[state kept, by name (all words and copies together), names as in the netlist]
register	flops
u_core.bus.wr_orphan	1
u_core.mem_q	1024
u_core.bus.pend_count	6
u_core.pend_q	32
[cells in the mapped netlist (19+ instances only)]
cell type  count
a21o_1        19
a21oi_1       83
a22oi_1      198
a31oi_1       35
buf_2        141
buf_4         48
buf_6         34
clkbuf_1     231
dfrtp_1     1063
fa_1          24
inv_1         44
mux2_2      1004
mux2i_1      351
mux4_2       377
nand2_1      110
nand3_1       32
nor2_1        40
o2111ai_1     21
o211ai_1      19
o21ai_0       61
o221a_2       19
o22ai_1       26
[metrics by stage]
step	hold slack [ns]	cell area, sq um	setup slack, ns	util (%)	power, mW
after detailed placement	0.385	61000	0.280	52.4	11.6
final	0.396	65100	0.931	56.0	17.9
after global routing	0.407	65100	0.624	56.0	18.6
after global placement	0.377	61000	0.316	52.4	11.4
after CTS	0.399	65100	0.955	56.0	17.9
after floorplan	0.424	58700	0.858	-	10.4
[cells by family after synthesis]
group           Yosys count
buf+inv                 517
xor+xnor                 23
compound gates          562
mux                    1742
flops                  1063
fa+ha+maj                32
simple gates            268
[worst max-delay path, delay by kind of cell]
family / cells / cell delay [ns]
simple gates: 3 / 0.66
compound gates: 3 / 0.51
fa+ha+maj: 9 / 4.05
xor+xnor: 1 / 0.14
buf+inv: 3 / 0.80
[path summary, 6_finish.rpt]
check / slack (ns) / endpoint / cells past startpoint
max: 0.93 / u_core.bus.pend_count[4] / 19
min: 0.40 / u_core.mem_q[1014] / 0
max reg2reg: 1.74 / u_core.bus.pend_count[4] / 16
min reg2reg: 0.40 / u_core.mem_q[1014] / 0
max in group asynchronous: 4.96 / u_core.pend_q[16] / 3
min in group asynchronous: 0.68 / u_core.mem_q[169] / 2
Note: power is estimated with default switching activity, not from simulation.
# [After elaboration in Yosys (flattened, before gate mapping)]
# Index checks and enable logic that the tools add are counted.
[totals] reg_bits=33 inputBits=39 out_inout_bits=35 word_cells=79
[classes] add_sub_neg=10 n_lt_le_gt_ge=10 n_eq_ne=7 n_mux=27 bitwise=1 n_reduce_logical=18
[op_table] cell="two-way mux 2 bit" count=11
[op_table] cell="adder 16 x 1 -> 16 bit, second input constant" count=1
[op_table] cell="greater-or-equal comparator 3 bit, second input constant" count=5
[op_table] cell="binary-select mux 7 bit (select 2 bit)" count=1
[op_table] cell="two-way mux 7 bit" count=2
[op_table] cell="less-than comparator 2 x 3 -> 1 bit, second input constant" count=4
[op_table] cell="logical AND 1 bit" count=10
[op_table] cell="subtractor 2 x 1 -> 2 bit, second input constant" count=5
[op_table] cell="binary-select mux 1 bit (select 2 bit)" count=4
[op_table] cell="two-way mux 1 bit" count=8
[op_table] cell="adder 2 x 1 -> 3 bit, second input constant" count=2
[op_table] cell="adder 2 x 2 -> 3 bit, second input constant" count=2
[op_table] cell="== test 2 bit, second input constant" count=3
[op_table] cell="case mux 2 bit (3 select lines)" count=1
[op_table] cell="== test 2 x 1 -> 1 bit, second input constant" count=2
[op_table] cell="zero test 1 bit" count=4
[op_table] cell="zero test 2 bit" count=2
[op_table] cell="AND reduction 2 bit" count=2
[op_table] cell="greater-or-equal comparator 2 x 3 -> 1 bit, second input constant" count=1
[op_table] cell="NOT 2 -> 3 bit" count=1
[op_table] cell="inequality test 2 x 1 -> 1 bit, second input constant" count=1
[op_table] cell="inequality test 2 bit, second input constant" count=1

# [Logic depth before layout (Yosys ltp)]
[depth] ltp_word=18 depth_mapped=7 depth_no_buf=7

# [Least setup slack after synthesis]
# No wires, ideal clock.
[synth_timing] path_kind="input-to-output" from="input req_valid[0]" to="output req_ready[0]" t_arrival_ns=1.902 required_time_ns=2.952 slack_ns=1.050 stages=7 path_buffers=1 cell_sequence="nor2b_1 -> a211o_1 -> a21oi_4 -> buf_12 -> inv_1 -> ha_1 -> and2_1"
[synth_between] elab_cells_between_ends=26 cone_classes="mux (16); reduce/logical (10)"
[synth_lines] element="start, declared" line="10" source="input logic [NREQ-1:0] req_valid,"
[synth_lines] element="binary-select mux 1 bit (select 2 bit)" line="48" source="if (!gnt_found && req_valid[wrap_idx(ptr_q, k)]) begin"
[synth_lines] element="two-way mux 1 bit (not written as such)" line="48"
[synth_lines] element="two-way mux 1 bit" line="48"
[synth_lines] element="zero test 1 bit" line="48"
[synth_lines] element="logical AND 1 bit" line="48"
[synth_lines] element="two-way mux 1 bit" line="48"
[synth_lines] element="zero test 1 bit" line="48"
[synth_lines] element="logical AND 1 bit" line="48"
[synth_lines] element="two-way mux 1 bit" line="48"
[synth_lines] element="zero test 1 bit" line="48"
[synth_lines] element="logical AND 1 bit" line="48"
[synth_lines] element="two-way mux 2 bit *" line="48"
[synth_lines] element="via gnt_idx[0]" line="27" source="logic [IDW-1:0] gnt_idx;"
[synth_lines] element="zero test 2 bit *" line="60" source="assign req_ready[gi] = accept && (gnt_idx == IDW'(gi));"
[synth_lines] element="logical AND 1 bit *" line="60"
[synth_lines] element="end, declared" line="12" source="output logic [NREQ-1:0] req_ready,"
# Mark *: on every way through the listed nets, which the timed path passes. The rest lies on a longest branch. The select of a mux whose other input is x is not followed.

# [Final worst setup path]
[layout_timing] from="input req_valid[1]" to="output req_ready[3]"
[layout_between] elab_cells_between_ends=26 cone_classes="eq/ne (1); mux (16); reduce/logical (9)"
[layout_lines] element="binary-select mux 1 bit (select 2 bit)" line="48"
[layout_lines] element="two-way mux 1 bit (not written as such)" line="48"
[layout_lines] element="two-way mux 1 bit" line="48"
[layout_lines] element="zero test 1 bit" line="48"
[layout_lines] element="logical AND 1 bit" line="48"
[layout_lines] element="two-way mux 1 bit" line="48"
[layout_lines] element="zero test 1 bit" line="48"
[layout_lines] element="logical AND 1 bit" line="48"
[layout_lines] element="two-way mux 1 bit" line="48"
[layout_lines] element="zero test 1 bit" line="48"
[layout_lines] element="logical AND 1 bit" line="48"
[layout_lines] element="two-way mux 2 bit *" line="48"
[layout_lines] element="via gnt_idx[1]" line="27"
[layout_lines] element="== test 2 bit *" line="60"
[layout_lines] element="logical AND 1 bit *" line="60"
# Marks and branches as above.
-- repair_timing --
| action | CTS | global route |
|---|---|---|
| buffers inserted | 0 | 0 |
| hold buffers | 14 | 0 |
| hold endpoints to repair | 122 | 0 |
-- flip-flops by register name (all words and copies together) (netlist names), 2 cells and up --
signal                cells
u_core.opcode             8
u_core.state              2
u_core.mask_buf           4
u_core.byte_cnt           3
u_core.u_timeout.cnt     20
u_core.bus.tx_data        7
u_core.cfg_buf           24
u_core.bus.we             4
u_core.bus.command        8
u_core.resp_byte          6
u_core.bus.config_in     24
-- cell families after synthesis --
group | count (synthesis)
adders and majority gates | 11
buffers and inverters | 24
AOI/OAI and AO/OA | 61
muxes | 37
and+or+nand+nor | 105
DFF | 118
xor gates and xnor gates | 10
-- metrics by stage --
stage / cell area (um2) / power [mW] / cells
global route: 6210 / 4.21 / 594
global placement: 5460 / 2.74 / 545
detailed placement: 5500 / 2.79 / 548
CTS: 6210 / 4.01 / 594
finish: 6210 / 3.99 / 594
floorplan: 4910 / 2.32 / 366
## config.mk

```make
export PLATFORM = sky130hd
export DESIGN_NAME = qfix_addsub_pipe
export DESIGN_NICKNAME = d
export VERILOG_FILES = /design/src/rtl/qfix_pkg.sv /design/src/rtl/qfix_sat_add.sv /design/src/rtl/qfix_addsub_pipe.sv
export SDC_FILE = /design/constraint.sdc
export NUM_CORES = 1
export LEC_CHECK = 0
export CELL_PAD_IN_SITES_DETAIL_PLACEMENT = 1
export CELL_PAD_IN_SITES_GLOBAL_PLACEMENT = 1
export CORE_MARGIN = 2
export CORE_UTILIZATION = 44
export DETAILED_ROUTE_END_ITERATION = 7
export PLACE_DENSITY_LB_ADDON = 0.1
export SETUP_SLACK_MARGIN = 0.3
export SKIP_CTS_REPAIR_TIMING = 1
export SLEW_MARGIN = 20
export SYNTH_ARGS = -nofsm -noshare
export SYNTH_HDL_FRONTEND = slang
export SYNTH_HIERARCHICAL = 1
export SYNTH_SLANG_ARGS = --single-unit
```

## constraint.sdc

```tcl
create_clock -name clk -period 5.5 [get_ports clk]
set_input_delay 0.55 -clock clk [delete_from_list [all_inputs] [get_ports clk]]
set_output_delay 0.55 -clock clk [all_outputs]
set_load 0.01 [all_outputs]
```
File: src/rtl/inst_class_decode.sv
// Purely combinational classification of an RV32I instruction into the
// register-usage and control-flow flags the hazard unit needs.
module inst_class_decode
    import hazard_pkg::*;
(
    input  logic [31:0] inst,
    output logic [4:0]  rd,
    output logic [4:0]  rs1,
    output logic [4:0]  rs2,
    output logic        writes_rd,
    output logic        uses_rs1,
    output logic        uses_rs2,
    output logic        is_load,
    output logic        is_jalr,
    output logic        is_branch,
    output logic        is_jal
);

    logic [6:0] opcode;
    logic [2:0] funct3;
    logic       unused_bits;

    assign opcode      = inst[6:0];
    assign funct3      = inst[14:12];
    assign rd          = inst[11:7];
    assign rs1         = inst[19:15];
    assign rs2         = inst[24:20];
    assign unused_bits = ^inst[31:25];

    // Decode class flags from the opcode; x0 is never a real destination
    always_comb begin
        writes_rd = 1'b0;
        uses_rs1  = 1'b1;
        uses_rs2  = 1'b0;
        is_load   = 1'b0;
        is_jalr   = 1'b0;
        is_branch = 1'b0;
        is_jal    = 1'b0;
        case (opcode)
            OP_LUI, OP_AUIPC: begin
                writes_rd = 1'b1;
                uses_rs1  = 1'b0;
            end
            OP_JAL: begin
                writes_rd = 1'b1;
                uses_rs1  = 1'b0;
                is_jal    = 1'b1;
            end
            OP_JALR: begin
                writes_rd = 1'b1;
                is_jalr   = (funct3 == 3'b000);
            end
            OP_REG: begin
                writes_rd = 1'b1;
                uses_rs2  = 1'b1;
            end
            OP_IMM: begin
                writes_rd = 1'b1;
            end
            OP_LOAD: begin
                writes_rd = 1'b1;
                is_load   = 1'b1;
            end
            OP_STORE: begin
                uses_rs2  = 1'b1;
            end
            OP_BRANCH: begin
                uses_rs2  = 1'b1;
                is_branch = 1'b1;
            end
            default: ;
        endcase
        if (rd == 5'd0) begin
            writes_rd = 1'b0;
        end
    end

endmodule
$ cat src/rtl/divider_unit.sv
// Iterative restoring divider: one quotient bit per clock, MSB first, WIDTH cycles per op.
// Define DIVIDER_SIGNED_EN for two's-complement operands; the default build is unsigned.
module divider_unit #(
    parameter int WIDTH = 32
) (
    input  logic             clk,
    input  logic             reset,
    input  logic             start,
    input  logic [WIDTH-1:0] Dividend,
    input  logic [WIDTH-1:0] Divisor,
    output logic             busy,
    output logic             done,
    output logic [WIDTH-1:0] Quotient,
    output logic [WIDTH-1:0] Remainder,
    output logic             DivZero
);
    localparam int CW = $clog2(WIDTH);

    typedef enum logic [1:0] {IDLE, CALC, DONE} state_t;

    state_t           state, state_nxt;
    logic [CW-1:0]    cnt;
    logic [WIDTH-1:0] acc, qr, dvs;
    logic [WIDTH:0]   sh, diff;
    logic [WIDTH-1:0] acc_nxt, q_fin, q_out, r_out, a_mag, b_mag;
    logic             qbit, last;

`ifdef DIVIDER_SIGNED_EN
    logic neg_q, neg_r;
    assign a_mag = Dividend[WIDTH-1] ? -Dividend : Dividend;
    assign b_mag = Divisor[WIDTH-1]  ? -Divisor  : Divisor;
    assign q_out = neg_q ? -q_fin   : q_fin;
    assign r_out = neg_r ? -acc_nxt : acc_nxt;
`else
    assign a_mag = Dividend;
    assign b_mag = Divisor;
    assign q_out = q_fin;
    assign r_out = acc_nxt;
`endif

    // Shift the next dividend bit into the partial remainder and trial-subtract.
    assign sh      = {acc, qr[WIDTH-1]};
    assign diff    = sh - {1'b0, dvs};
    assign qbit    = ~diff[WIDTH];
    assign acc_nxt = qbit ? diff[WIDTH-1:0] : sh[WIDTH-1:0];
    assign q_fin   = {qr[WIDTH-2:0], qbit};
    assign last    = (cnt == CW'(WIDTH - 1));

    assign busy = (state != IDLE);
    assign done = (state == DONE);

    always_comb begin
        state_nxt = state;
        case (state)
            IDLE: if (start) state_nxt = (Divisor == '0) ? DONE : CALC;
            CALC: if (last)  state_nxt = DONE;
            DONE:            state_nxt = IDLE;
            default:         state_nxt = IDLE;
        endcase
    end

    always_ff @(posedge clk or negedge reset) begin
        if (!reset) state <= IDLE;
        else        state <= state_nxt;
    end

    always_ff @(posedge clk or negedge reset) begin
        if (!reset) begin
            cnt       <= '0;
            acc       <= '0;
            qr        <= '0;
            dvs       <= '0;
            Quotient  <= '0;
            Remainder <= '0;
            DivZero   <= 1'b0;
`ifdef DIVIDER_SIGNED_EN
            neg_q     <= 1'b0;
            neg_r     <= 1'b0;
`endif
        end else begin
            case (state)
                IDLE: if (start) begin
                    cnt     <= '0;
                    acc     <= '0;
                    qr      <= a_mag;
                    dvs     <= b_mag;
                    DivZero <= 1'b0;
`ifdef DIVIDER_SIGNED_EN
                    neg_q   <= Dividend[WIDTH-1] ^ Divisor[WIDTH-1];
                    neg_r   <= Dividend[WIDTH-1];
`endif
                    // Zero divisor skips CALC; results are published on the way to DONE.
                    if (Divisor == '0) begin
                        Quotient  <= '1;
                        Remainder <= Dividend;
                        DivZero   <= 1'b1;
                    end
                end
                CALC: begin
                    cnt <= cnt + 1'b1;
                    acc <= acc_nxt;
                    qr  <= q_fin;
                    if (last) begin
                        Quotient  <= q_out;
                        Remainder <= r_out;
                    end
                end
                default: ;
            endcase
        end
    end
endmodule

$ cat config.mk
export PLATFORM = sky130hd
export DESIGN_NAME = divider_unit
export DESIGN_NICKNAME = d
export VERILOG_FILES = /design/src/rtl/divider_unit.sv
export SDC_FILE = /design/constraint.sdc
export NUM_CORES = 1
export LEC_CHECK = 0
export BUFFER_PORTS_ARGS = -buffer_cell sky130_fd_sc_hd__buf_2
export CORE_AREA = 2 2 198 200
export CTS_CLUSTER_SIZE = 14
export DETAILED_ROUTE_END_ITERATION = 12
export DIE_AREA = 0 0 200 202
export REMOVE_ABC_BUFFERS = 1
export SLEW_MARGIN = 20
export SYNTH_ARGS = -nofsm -noshare
export SYNTH_HDL_FRONTEND = slang
export SYNTH_SLANG_ARGS = --single-unit
$ cat constraint.sdc
create_clock -name clk -period 4.2 [get_ports clk]
set_clock_uncertainty 0.15 [all_clocks]
set_input_delay 0.84 -clock clk [delete_from_list [all_inputs] [get_ports clk]]
set_output_delay 0.84 -clock clk [all_outputs]
set_load 0.005 [all_outputs]
# Word-level counts from Yosys, hierarchy flattened
# Index checks and enable logic that the tools add are counted.
word_totals:
  inputBits: 67
  latch_bits: 0
  mem_count: 0
  reg_bits: 168
  romBits: 0
  output_inout_bits: 67
  ram_bits: 0
  elab_cells: 45
classes:
  n_lt_le_gt_ge: 0
  n_eq_ne: 6
  n_mux: 20
  bitwise_logic: 1
  div: 0
  mul: 0
  add_sub_neg: 2
  shifts: 0
  n_reduce_logical: 8
op_table:
  columns: ["op", "n"]
  rows:
  - ["$mux W32", 9]
  - ["$pmux W32 S2", 4]
  - ["$sub A33 B32 Y33", 1]
  - ["$logic_not A32 Y1", 1]
  - ["$pmux W5 S2", 1]
  - ["$mux W2", 3]
  - ["$ne A2 B2 Y1 const B", 3]
  - ["$reduce_and A2 Y1", 3]
  - ["$add A5 B1 Y5 const B", 1]
  - ["$eq A5 B5 Y1 const B", 1]
  - ["$mux W5", 1]
  - ["$pmux W2 S2", 1]
  - ["$reduce_and A4 Y1", 1]
  - ["$reduce_bool A2 Y1", 2]
  - ["$eq A2 B1 Y1 const B", 1]
  - ["$eq A2 B2 Y1 const B", 1]
  - ["$logic_not A2 Y1", 1]
  - ["$mux W1", 1]
  - ["$not A1 Y1", 1]

# Depth between registers and ports, before layout
# Gate-level depths: netlist of run 1.
depth:
  depth_word: 4
  mapped_depth: 14
  ltp_nobuf: 12

# Worst setup path before layout of run 1
# OpenSTA, ideal clock, no wires.
synth_timing:
  kind: "register -> register"
  from: "register qr[31]"
  to: "register Remainder[9]"
  setup_ns: 0.141
  stages_incl_launch_ff: 14
  arrival_ns: 2.725
  synth_period_minus_slack_ns: 3.015
  required_ns: 3.909
  n_path_buf: 1
  setup_slack_ns: 1.185
  cell_sequence: "dfrtp_1 > inv_1 > ha_1 > fa_1 > nand2b_1 > a21oi_2 > o21ai_2 > o21ai_4 > a32o_1 > nor3_2 > or2_4 > buf_8 > a221oi_2 > a221oi_2"
synth_via:
  elab_chain_cells: 4
synth_lines:
  columns: ["item", "line_no", "text"]
  rows:
  - ["start: declaration", "23", "logic [WIDTH-1:0] acc, qr, dvs;"]
  - ["start signal: assignment", "85", "qr <= a_mag;"]
  - ["start signal: assignment", "102", "qr <= q_fin;"]
  - ["$sub A33 B32 Y33", "43", "assign diff = sh - {1'b0, dvs};"]
  - ["$mux W32", "45", "assign acc_nxt = qbit ? diff[WIDTH-1:0] : sh[WIDTH-1:0];"]
  - ["$mux W32", "103", "if (last) begin"]
  - ["$pmux W32 S2", "81", "case (state)"]
  - ["end signal: assignment", "95", "Remainder <= Dividend;"]
  - ["end signal: assignment", "105", "Remainder <= r_out;"]
  - ["end: declaration", "14", "output logic [WIDTH-1:0] Remainder,"]
# No other way between the ends. The select of a mux whose other input is x is not followed.
# A chain may end at the register's enable or synchronous reset.

# Worst setup path after layout of run 1
layout_timing:
  from: "register qr[31]"
  to: "register Remainder[7]"
# The elaborated chain is that of the path after synthesis.

==> impl_results.md, run 1 <==
* Reported max-cap violation count at 0
* Fin Hold WS at 0.264 ns
* Layout Area Growth over Synthesis at 19.4%
* DP HPWL at 21.5 mm
* Maximum VDD drop at 0.370 mV
* Critical path fanouts, max at 13
* Req. time, crit path at 4.39 ns
* # hold bufs at CTS at 0
* Worst skew pair latency at 0.46 ns
* Main combinational cell family by area after synthesis: compound AO/OA/AOI/OAI gates
* Post-CTS sizing at 0
* Hold Path Class: primary input to async pin
* P per Cell Area at 1040 mW/mm2
* Die footprint at 0.0404 mm2
* Ys Warns at 0
* Synth Area in XOR/XNOR at 2.88%
* Starting Density at 24.6%
* Tcrit/Tclk final at 85.3%
* Synth Area in Adders at 4.73%
* CTS tree: yes
* Clk buf depth at 2
* Synth Instances at 1071
* Reg clk slew, reported paths at 0.07 ns
* Nets at 1274
* Die Ht at 202 um
* Cell taking the most area after synthesis: dfrtp_1
* Netlist cell types at 69
* CP endpoint kind: register
* Core area at 0.0383 mm2
* Worst Tran Pin Value at 0.910 ns
* Largest net degree at the start of global routing at 73
* First-pass GRT wire length at 47.5 mm
* Via Count at 8225
* Mapped Avg Cell Area at 8.80 um2
* TritonCTS Buffers at 17
* Max_slew headroom at 39.3%
* Power Total at 11.7 mW
* Design area at 0.0113 mm2
* Vias in the first global route at 8177
* Synth Cell Area at 0.00942 mm2
* Post-CTS setup buffers at 0
* RSZ-0062 raised after global routing: false
* DRT iter0 DRCs at 496
* Ant diodes at 0
* FF+latch count, synth at 168
* Final hold vios at 0
* Post-place instance area at 0.0107 mm2
* Most frequent cells in the layout: 168 x dfrtp_1, 161 x nand2_1, 132 x buf_2, 120 x nor2_1, 81 x a21oi_1
* ANT nets after route at 0
* Initial antenna violation count at 1
* Layout cells sized above 1 at 19.2%
* DRC at 0
* DIE WIDTH at 200 um
* Seq/Total Area, Yosys at 44.6%
* Commonest non-fill, non-tap cell in the layout: dfrtp_1
* Startpoint types: register
* GP Congestion at 0.852
* Compound-Gate Fraction of Synth Area at 21.9%
* # setup viols final at 0
* GRT overflow at 0
* Mux cell area share after synthesis at 4.09%
* Share of synthesized registers carrying an async set or reset at 100%
* Gr usage total at 15.3%
* Top post-synthesis cells by area: dfrtp_1 45%, nand2_1 6.5%, nor2_1 4.8%
* Finished Core Util at 29.4%
* Tmin final at 3.58 ns
* Standard-cell rows at 72
* Status: finished, final reports clean
* Vias per inst at 4.83
* Fmax at 279 MHz
* I/O Buffers at 133
* R2r setup slk at 0.62 ns
* WS Path Type: register to register
* Pre-Repair DR Iteration Count at 5
* Wire length per cell at 17.7 um
* Crit path DAT at 3.77 ns
* Max Slew Vio Count at 0
* Leakage power at 4.72 nW
* EDFF count, synth at 0
* Dominant synthesized flop cell: dfrtp_1
* # IOs at 134
* H-tree levels at 4
* Simple-gate share of the synthesized area at 17.1%
* Clock Root Buffer: clkbuf_16
* Routed Wire Length at 30.1 mm
* Share of the synthesized area in the top cell type at 44.6%
* Clk sinks at 168
[logic make-up after synthesis]
family	count (synthesis)
simple gates	374
compound gates	319
flops	168
buf+inv	107
mux	37
fa+ha+maj	35
xor+xnor	31
[worst paths after layout]
check	start	to	cells past startpoint
min in group clk	DivZero	DivZero	2
worst max register to register	qr[31]	Remainder[7]	12
worst min register to register	DivZero	DivZero	2
max in group asynchronous	reset	state[0]	2
worst max-delay path	qr[31]	Remainder[7]	12
worst min-delay path	reset	Quotient[31]	1
[state kept, by name, indices dropped and copies added (netlist names)]
| register | count |
|---|---|
| state | 2 |
| qr | 32 |
| Remainder | 32 |
| acc | 32 |
| cnt | 5 |
| DivZero | 1 |
| Quotient | 32 |
| dvs | 32 |
[metrics by stage]
step / worst slack [ns] / std cells / setup TNS, ns
floorplan: -1.47 / 1001 / -86.24
global placement: 0.736 / 1671 / 0
detailed placement: 0.639 / 1671 / 0
CTS: 0.623 / 1703 / 0
global route: 0.362 / 1703 / 0
finish: 0.619 / 1703 / 0
[where the power goes]
part | switching (mW) | leakage (nW) | internal [mW]
Combinational | 4.41 | 2.59 | 2.80
Sequential | 0.496 | 1.84 | 2.39
Clock | 0.745 | 0.294 | 0.907
[worst max-delay path, cell delays in order (launching register included)]
cell	delay (ns)
dfrtp_1	0.37
inv_1	0.08
ha_1	0.22
fa_1	0.41
nand2b_1	0.20
a21oi_2	0.19
o21ai_2	0.14
o21ai_4	0.27
a32oi_2	0.20
nand2_2	0.14
mux2i_4	0.66
a221oi_2	0.13
a221oi_1	0.34
[cell type report]
| type | count | area, um2 |
|---|---|---|
| Clock buffer | 18 | 439 |
| Clock inverter | 14 | 159 |
| Fill cell | 4086 | 27000 |
| Inverter | 37 | 139 |
| Multi-Input combinational cell | 796 | 4810 |
| Sequential cell | 168 | 4200 |
| Tap cell | 518 | 648 |
| Timing Repair Buffer | 152 | 852 |
[Yosys cell counts, drive strengths merged, types with 7 or more instances]
| cell type | count |
|---|---|
| nand3 | 24 |
| a21oi | 85 |
| a21o | 10 |
| dfrtp | 168 |
| a221oi | 22 |
| clkbuf | 52 |
| nand4 | 7 |
| inv | 37 |
| xnor2 | 15 |
| buf | 18 |
| nand2b | 9 |
| nand2 | 165 |
| o21ai | 84 |
| ha | 34 |
| xor2 | 16 |
| a31oi | 57 |
| or3 | 12 |
| nor2 | 120 |
| o22ai | 14 |
| nor3 | 13 |
| nor4 | 9 |
| mux2i | 35 |
[per-layer routing]
layer  global-route usage, %  wire length [um]
met1                    20.9             14200
met5                       0                 0
met2                    24.7             14300
met4                    4.21               499
met3                    2.70              1190
No activity file was read; power rests on OpenSTA's default activity.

- **What the task asks**
Count of lines holding the string "comparator": please work it out for the entries above and give the number alone.

- **Result**
3